Curriculum-Based Learning Activities
Recent clinical research on myeloproliferative disorders has offered hematology-oncology professionals the ability to recommend improved strategies for patient care—this in a medical setting that has traditionally been characterized by modestly effective chemotherapy-based treatment. For years, management options were limited for the group of malignancies classified as Philadelphia chromosome (Ph)–negative myeloproliferative neoplasms (MPN)s; this changed with the recognition that the JAK-STAT pathway (which is activated in normal hematopoiesis) was implicated in the pathogenesis of many MPNs. Such insight led, in part, to the development of new diagnostic criteria and to the emergence of a new class of therapies directed against JAK-STAT. These agents currently have applications in the setting of myelofibrosis (MF), and studies in polycythemia vera (PV) and essential thrombocythemia (ET) are underway.

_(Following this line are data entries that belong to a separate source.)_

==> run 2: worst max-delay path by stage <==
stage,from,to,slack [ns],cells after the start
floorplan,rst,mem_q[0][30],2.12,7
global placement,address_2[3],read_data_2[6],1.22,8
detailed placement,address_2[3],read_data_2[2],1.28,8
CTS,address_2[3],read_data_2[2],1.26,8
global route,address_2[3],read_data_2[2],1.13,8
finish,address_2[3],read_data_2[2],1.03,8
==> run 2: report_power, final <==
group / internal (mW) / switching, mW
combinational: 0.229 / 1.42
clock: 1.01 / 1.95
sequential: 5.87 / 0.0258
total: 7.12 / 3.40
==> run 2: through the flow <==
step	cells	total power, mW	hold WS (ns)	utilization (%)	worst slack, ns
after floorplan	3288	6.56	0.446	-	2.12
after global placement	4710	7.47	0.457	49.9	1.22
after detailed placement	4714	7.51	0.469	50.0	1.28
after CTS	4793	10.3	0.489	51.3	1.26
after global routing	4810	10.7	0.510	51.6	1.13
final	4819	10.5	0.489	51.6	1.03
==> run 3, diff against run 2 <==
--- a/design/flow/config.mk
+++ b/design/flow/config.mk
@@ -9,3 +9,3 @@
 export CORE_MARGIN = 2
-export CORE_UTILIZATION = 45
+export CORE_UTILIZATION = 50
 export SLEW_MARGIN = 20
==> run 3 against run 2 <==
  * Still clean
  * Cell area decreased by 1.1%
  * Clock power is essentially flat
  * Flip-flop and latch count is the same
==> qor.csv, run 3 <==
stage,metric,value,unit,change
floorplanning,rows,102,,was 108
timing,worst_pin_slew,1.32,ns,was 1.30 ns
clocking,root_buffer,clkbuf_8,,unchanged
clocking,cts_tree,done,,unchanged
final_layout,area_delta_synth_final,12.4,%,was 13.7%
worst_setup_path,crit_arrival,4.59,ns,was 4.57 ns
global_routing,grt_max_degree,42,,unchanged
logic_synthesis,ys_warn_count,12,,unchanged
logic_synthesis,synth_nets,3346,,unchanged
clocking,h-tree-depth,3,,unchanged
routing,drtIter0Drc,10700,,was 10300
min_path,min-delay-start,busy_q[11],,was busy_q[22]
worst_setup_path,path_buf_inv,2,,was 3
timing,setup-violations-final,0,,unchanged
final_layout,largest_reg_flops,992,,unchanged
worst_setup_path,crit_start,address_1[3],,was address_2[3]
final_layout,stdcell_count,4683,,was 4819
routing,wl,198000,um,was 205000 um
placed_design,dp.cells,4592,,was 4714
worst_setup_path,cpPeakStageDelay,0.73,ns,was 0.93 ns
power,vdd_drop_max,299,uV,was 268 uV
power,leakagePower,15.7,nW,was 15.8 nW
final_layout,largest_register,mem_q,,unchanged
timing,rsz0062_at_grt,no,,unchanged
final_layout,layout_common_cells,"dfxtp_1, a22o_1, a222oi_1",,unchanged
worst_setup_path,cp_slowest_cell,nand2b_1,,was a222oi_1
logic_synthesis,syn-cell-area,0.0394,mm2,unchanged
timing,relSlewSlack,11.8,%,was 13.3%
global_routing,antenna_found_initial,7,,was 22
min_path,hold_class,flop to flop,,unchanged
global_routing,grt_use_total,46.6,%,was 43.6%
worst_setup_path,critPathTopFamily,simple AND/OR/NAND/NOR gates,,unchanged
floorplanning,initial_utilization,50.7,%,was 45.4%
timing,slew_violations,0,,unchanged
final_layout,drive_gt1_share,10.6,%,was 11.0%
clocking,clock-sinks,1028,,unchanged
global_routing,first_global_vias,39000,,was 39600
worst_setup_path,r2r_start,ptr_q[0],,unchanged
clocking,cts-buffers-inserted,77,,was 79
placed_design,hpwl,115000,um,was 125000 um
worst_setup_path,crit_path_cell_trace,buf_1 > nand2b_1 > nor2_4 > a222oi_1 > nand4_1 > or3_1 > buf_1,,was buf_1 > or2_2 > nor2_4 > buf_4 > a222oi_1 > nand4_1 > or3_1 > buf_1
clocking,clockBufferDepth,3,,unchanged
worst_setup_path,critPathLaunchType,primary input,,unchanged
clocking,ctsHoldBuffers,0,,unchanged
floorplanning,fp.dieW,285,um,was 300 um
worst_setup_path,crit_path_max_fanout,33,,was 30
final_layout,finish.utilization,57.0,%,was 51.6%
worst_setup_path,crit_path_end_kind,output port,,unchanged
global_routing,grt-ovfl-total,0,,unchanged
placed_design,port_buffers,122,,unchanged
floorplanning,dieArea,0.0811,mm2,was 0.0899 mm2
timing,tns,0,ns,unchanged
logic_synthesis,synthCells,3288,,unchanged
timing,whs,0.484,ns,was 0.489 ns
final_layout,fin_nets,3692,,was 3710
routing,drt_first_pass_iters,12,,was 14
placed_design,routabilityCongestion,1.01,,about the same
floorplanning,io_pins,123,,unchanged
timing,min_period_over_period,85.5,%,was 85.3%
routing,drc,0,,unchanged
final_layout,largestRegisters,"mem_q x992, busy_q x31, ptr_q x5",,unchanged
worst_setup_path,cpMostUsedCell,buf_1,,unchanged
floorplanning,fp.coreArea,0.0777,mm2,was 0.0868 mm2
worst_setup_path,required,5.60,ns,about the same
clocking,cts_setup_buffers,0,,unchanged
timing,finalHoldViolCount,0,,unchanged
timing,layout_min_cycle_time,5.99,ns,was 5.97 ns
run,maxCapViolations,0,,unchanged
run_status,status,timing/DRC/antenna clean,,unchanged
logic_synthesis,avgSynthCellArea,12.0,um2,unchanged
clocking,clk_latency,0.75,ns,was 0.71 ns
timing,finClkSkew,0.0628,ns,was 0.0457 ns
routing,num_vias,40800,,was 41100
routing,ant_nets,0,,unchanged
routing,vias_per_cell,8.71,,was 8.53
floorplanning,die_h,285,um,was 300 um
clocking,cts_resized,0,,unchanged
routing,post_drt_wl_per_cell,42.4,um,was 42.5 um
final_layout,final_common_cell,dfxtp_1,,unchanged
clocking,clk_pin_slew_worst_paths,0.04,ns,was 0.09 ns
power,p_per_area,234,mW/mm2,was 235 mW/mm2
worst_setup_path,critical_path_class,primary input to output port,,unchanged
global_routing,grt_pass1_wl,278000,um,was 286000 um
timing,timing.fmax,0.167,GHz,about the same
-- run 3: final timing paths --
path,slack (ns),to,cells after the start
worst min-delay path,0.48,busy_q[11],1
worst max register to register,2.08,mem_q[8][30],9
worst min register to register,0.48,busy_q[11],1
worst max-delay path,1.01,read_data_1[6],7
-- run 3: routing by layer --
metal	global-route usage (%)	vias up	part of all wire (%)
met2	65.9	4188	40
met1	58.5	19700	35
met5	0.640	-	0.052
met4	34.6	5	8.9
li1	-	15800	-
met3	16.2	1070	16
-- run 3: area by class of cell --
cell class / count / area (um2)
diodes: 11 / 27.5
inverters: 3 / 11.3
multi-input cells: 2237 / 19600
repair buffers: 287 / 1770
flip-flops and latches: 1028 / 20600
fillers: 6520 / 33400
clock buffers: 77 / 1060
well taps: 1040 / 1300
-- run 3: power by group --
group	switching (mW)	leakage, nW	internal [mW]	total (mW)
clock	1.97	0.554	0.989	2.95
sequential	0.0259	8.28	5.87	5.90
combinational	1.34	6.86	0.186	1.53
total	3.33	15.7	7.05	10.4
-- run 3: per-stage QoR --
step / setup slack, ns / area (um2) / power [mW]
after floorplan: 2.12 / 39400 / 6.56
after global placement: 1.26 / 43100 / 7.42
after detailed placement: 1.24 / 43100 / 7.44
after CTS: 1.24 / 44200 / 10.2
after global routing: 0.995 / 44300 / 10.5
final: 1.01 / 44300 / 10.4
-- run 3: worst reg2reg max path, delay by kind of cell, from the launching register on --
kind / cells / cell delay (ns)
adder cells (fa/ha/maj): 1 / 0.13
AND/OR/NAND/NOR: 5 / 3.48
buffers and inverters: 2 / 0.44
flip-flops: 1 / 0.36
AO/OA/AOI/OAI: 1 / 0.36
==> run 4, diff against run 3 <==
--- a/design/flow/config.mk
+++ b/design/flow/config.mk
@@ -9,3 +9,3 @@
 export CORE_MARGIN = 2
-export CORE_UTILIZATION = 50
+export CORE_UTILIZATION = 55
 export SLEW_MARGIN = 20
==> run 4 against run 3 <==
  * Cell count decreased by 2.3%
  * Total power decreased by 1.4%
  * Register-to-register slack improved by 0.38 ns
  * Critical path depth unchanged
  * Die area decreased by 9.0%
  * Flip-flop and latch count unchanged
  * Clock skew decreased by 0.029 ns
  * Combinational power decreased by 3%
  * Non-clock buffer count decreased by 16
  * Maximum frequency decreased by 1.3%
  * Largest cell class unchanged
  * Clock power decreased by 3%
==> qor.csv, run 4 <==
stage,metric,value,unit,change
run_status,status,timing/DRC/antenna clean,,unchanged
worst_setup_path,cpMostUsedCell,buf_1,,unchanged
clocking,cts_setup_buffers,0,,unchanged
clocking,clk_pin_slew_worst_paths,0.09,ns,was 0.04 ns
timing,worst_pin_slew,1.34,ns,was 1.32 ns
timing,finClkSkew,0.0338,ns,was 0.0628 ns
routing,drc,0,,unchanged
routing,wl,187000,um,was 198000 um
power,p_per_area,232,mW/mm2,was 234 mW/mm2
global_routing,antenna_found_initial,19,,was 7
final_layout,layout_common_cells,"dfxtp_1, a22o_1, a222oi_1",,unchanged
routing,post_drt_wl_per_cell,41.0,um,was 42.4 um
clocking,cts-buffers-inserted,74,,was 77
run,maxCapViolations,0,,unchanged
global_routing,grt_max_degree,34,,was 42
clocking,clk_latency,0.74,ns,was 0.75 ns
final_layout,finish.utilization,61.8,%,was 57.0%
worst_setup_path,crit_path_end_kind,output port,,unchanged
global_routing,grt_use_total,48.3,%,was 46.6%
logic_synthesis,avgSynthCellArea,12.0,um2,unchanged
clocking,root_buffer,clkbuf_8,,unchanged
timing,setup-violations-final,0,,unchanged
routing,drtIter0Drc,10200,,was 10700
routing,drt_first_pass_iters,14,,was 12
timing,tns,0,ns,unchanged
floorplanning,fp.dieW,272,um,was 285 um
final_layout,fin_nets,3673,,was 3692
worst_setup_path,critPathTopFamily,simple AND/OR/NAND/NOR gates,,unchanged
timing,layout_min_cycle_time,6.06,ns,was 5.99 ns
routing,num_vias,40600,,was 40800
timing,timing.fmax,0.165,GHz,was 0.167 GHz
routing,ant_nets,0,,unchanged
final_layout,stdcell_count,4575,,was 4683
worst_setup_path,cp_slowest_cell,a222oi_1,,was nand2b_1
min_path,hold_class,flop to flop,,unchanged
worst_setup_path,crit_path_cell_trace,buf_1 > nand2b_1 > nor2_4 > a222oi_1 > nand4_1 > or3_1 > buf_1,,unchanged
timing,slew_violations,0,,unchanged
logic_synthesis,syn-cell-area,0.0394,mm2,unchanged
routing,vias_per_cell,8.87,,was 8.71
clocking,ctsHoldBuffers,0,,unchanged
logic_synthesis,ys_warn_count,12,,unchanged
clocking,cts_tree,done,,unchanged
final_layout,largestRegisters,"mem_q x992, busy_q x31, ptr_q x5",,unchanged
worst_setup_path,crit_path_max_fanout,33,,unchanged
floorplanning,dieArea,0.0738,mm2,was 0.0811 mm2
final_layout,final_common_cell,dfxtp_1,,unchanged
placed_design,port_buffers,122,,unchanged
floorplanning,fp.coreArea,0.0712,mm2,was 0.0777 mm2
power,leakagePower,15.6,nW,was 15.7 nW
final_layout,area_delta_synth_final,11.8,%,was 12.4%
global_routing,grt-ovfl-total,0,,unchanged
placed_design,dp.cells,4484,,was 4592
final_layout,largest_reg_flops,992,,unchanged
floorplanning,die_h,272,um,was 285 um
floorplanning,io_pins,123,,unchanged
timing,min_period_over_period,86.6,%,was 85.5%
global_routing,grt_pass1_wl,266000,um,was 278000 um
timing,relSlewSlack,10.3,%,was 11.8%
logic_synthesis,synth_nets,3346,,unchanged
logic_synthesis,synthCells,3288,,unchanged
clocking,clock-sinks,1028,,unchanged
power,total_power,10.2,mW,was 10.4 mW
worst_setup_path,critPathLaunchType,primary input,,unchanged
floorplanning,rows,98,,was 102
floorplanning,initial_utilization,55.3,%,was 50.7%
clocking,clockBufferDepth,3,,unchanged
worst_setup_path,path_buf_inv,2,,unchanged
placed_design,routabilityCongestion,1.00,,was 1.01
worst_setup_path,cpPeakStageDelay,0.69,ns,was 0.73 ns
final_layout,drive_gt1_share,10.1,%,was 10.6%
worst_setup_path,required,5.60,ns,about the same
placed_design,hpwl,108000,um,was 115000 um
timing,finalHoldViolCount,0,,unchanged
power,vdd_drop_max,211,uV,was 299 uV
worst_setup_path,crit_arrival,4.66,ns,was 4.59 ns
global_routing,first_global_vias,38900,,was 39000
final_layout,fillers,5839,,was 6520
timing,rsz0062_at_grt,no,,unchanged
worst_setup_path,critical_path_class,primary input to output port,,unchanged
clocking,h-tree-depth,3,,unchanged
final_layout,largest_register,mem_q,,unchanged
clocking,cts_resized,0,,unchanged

Despite these advances, several clinical issues remain. Diagnosis remains challenging and relies on the clinician’s ability to recognize, assess, and distinguish between the various MPN symptoms. In addition, an accurate baseline prognosis, derived using modern risk assessment models, is central to good therapeutic planning. Finally, a keen awareness of the evidence that supports modern management approaches to MPNs can be difficult to maintain because of the rapid pace of clinical research, a phenomenon that often leads to delays in the clinical application of new science. This curriculum is designed to offer a glimpse of how community-based professionals are responding to these challenges, to offer expert advice on the practical implications of relevant research, and to illustrate how to choose the right therapy for the right patient with MF or other MPNs.